:: ASSIGNMENT ::
Beginning with the line that holds "The changed run went" in the data below, give again every line through the one that holds "Result: Flip-flop and", exactly as written.

* * * * *

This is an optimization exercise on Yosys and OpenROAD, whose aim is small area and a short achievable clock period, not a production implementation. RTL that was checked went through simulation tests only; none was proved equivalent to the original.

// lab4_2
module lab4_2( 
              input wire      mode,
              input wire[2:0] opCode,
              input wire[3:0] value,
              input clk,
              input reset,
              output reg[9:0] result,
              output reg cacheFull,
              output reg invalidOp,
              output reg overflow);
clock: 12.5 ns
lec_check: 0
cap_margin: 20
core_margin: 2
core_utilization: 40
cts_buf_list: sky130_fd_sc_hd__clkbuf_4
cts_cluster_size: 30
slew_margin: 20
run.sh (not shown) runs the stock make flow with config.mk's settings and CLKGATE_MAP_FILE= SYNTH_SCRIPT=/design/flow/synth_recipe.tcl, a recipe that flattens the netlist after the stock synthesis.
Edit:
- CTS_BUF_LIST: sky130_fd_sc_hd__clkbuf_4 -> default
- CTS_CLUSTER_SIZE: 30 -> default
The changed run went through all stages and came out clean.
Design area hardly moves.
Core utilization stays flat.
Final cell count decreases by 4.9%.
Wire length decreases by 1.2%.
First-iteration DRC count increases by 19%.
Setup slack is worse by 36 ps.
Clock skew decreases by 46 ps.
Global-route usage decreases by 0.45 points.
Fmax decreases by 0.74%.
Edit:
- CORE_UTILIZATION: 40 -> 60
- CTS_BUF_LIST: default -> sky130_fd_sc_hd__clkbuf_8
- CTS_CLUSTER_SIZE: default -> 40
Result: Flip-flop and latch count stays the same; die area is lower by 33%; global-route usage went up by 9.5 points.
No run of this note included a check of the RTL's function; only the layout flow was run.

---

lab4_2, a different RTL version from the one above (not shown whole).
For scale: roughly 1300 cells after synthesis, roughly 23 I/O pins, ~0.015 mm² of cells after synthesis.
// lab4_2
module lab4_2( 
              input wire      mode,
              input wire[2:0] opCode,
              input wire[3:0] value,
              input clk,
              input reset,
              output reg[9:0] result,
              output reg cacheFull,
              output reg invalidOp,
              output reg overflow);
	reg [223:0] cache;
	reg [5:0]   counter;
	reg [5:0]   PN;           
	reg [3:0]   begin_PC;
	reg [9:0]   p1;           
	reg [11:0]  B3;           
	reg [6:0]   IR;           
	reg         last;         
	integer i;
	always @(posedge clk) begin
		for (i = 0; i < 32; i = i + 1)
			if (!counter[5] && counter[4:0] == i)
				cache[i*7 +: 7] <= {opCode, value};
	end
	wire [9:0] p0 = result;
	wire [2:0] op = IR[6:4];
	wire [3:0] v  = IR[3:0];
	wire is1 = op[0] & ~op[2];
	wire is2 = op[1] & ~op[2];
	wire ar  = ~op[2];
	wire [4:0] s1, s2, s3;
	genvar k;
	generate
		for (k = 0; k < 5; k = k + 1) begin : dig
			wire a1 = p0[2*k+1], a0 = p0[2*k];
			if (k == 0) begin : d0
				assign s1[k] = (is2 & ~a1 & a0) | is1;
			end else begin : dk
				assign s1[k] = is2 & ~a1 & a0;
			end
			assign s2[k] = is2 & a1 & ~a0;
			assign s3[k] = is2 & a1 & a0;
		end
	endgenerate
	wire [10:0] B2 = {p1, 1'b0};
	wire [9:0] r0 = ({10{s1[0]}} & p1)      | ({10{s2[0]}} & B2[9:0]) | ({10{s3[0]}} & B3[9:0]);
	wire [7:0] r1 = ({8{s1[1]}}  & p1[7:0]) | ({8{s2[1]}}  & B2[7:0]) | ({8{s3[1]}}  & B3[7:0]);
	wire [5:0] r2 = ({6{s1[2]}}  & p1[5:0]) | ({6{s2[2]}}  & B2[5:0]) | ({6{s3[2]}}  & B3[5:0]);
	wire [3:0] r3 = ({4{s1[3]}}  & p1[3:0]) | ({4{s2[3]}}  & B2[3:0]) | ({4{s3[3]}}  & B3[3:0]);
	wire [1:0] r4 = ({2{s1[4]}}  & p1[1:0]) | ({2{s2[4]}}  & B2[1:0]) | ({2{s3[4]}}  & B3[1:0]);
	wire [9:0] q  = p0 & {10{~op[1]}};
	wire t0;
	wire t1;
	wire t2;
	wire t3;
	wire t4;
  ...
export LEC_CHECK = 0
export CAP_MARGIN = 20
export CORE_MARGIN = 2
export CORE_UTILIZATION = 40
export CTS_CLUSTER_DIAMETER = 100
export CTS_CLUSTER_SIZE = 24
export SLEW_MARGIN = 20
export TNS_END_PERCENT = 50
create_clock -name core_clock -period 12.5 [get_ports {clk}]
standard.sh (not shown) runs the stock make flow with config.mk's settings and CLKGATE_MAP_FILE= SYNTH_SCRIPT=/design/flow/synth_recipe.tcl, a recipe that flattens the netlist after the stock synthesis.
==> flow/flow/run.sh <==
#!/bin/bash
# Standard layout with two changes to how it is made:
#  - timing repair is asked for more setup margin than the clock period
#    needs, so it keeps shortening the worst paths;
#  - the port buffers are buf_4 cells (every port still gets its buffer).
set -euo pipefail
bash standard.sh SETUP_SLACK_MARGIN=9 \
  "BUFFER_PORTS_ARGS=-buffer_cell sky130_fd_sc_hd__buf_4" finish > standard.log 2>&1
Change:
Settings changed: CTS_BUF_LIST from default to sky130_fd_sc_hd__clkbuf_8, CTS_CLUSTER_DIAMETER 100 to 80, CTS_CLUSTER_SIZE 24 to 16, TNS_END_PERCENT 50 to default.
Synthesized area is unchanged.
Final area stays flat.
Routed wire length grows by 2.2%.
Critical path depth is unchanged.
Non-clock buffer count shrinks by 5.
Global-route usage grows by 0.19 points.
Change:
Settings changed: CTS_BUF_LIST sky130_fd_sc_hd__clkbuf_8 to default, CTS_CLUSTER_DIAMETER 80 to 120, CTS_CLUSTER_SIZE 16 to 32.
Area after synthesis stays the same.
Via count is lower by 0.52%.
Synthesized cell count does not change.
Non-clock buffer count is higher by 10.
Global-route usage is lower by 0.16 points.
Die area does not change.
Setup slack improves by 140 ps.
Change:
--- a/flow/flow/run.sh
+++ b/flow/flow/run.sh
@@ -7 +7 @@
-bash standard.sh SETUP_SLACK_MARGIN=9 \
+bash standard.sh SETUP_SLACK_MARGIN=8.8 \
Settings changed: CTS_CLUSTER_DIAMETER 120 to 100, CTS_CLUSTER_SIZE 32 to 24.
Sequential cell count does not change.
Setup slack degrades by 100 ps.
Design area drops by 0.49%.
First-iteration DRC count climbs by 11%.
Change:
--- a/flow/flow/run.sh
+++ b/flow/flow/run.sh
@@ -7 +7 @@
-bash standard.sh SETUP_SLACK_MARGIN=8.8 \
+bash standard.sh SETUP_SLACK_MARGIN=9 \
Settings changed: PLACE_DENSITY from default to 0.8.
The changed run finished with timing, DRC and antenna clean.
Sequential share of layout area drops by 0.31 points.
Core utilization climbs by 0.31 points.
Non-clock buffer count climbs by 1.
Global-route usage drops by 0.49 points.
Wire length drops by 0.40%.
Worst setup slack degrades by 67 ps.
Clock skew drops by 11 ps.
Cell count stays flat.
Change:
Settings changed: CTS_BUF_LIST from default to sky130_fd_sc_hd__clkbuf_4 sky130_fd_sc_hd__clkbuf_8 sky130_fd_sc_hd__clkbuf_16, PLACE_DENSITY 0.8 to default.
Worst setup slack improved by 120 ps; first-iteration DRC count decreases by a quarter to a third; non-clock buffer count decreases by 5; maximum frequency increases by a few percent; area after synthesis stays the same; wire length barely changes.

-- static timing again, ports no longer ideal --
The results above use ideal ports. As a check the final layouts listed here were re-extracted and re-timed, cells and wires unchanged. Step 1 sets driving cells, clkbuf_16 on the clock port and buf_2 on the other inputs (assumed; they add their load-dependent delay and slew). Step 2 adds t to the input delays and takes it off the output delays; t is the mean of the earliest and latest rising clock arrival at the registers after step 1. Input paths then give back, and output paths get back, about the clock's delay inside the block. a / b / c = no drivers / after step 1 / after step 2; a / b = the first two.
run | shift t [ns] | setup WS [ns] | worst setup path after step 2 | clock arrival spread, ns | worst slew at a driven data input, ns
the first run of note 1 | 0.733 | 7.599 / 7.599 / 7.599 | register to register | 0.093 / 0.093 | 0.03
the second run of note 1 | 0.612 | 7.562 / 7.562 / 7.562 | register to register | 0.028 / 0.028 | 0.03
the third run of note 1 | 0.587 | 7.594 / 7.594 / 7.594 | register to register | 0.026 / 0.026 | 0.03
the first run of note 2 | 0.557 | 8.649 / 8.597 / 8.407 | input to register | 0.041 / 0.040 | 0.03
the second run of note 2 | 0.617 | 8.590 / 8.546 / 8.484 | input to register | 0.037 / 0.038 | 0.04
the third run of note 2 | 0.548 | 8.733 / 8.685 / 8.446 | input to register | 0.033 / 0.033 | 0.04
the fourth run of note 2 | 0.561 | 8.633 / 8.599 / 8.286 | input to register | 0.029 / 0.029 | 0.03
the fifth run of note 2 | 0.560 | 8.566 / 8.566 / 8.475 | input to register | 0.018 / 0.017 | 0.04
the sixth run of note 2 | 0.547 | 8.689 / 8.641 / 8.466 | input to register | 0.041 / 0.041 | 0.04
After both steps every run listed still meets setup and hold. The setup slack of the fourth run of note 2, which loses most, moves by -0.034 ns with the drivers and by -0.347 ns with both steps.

* * * * *

:: ANSWER BOX ::
The changed run went through all stages and came out clean.
Design area hardly moves.
Core utilization stays flat.
Final cell count decreases by 4.9%.
Wire length decreases by 1.2%.
First-iteration DRC count increases by 19%.
Setup slack is worse by 36 ps.
Clock skew decreases by 46 ps.
Global-route usage decreases by 0.45 points.
Fmax decreases by 0.74%.
Edit:
- CORE_UTILIZATION: 40 -> 60
- CTS_BUF_LIST: default -> sky130_fd_sc_hd__clkbuf_8
- CTS_CLUSTER_SIZE: default -> 40
Result: Flip-flop and latch count stays the same; die area is lower by 33%; global-route usage went up by 9.5 points.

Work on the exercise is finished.